La ragazza vestita di bianco sembrava la ignorasse, era assorta nei suoi pensieri, poi qualche rumore poco lontano la fece sobbalzare.
"Vattene via. Adesso."
Noir eseguì l'ordine, ma era curiosa e si nascose tra i cespugli e le rose. Un'altra figura si accostò a quella magra e chiara della ragazza: un ragazzo dalle larghe spalle e il buio non permetteva di osservarne i particolari, ma Noir decise comunque di ascoltare. Le voci le giungevano chiare.
"Blanche, perdonami."
"Hardest. Cos'è successo?"
"Nulla d'importante. Mi sei mancata Blanche."
Le due sagome si unirono, fino al punto da non far capire dove iniziasse l'una e dove l'altra.

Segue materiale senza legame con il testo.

**config.mk**
```make
export PLATFORM = sky130hd
export DESIGN_NAME = audio_mixer_n
export DESIGN_NICKNAME = d
export VERILOG_FILES = /design/src/rtl/audio_mixer_n.sv
export SDC_FILE = /design/constraint.sdc
export NUM_CORES = 1
export LEC_CHECK = 0
export BUFFER_PORTS_ARGS = -buffer_cell sky130_fd_sc_hd__buf_2
export CORE_ASPECT_RATIO = 1.4
export CORE_MARGIN = 10
export CORE_UTILIZATION = 50
export CTS_BUF_LIST = sky130_fd_sc_hd__clkbuf_16
export CTS_CLUSTER_SIZE = 8
export DETAILED_ROUTE_END_ITERATION = 8
export PLACE_DENSITY = 0.75
export SYNTH_ARGS = -nofsm -noshare
export SYNTH_HDL_FRONTEND = slang
export SYNTH_SLANG_ARGS = --single-unit
```
**constraint.sdc**
```tcl
create_clock -name clk -period 10.5 [get_ports clk]
set_input_delay 0 -clock clk [delete_from_list [all_inputs] [get_ports clk]]
set_output_delay 0 -clock clk [all_outputs]
set_load 0.05 [all_outputs]
```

Un bacio unì i due ragazzi per un momento che a Noir parve eterno.
Si udirono altri passi e Noir si allontanò, spaventata dal fatto che non era la sola che stesse scappando: poco distante da lei c'era un amore che doveva nascondersi.
Noir tornò silenziosa nell'ampio salone del castello, ma fu costretta a nascondersi ancora. Respiri affannati la spaventarono.
"Blanche... perdonami. Domani, al solito posto. Perdonami ancora."
"Vai via Hardest, potrebbero vederti."
"L'ultimo bacio." disse il ragazzo. E così il salone rimase vuoto e Noir, con le spalle al muro poteva finalmente riprendere a respirare.
Aveva paura, ma non capiva cosa temesse davvero. Si stese nuovamente sul suo letto e riprese a dormire. Le tennero compagnia le stelle e una lieve e piacevole brezza.
L'alba spuntò qualche ora più tardi, ma Noir si costrinse a restare a letto. Fino a sera, finchè il cielo non riempì di stelle nuove, Noir non fece altro che pensare e rivivere la passione dei due ragazzi. Sorrise, poi si lasciò cadere in un lungo sonno.
"L'amore è la cosa più bella che possa esistere Noir e non è sempre facile, ricordalo sempre." Chandra sorrideva e le accarezzava la guancia. "Ricordalo sempre. Sempre."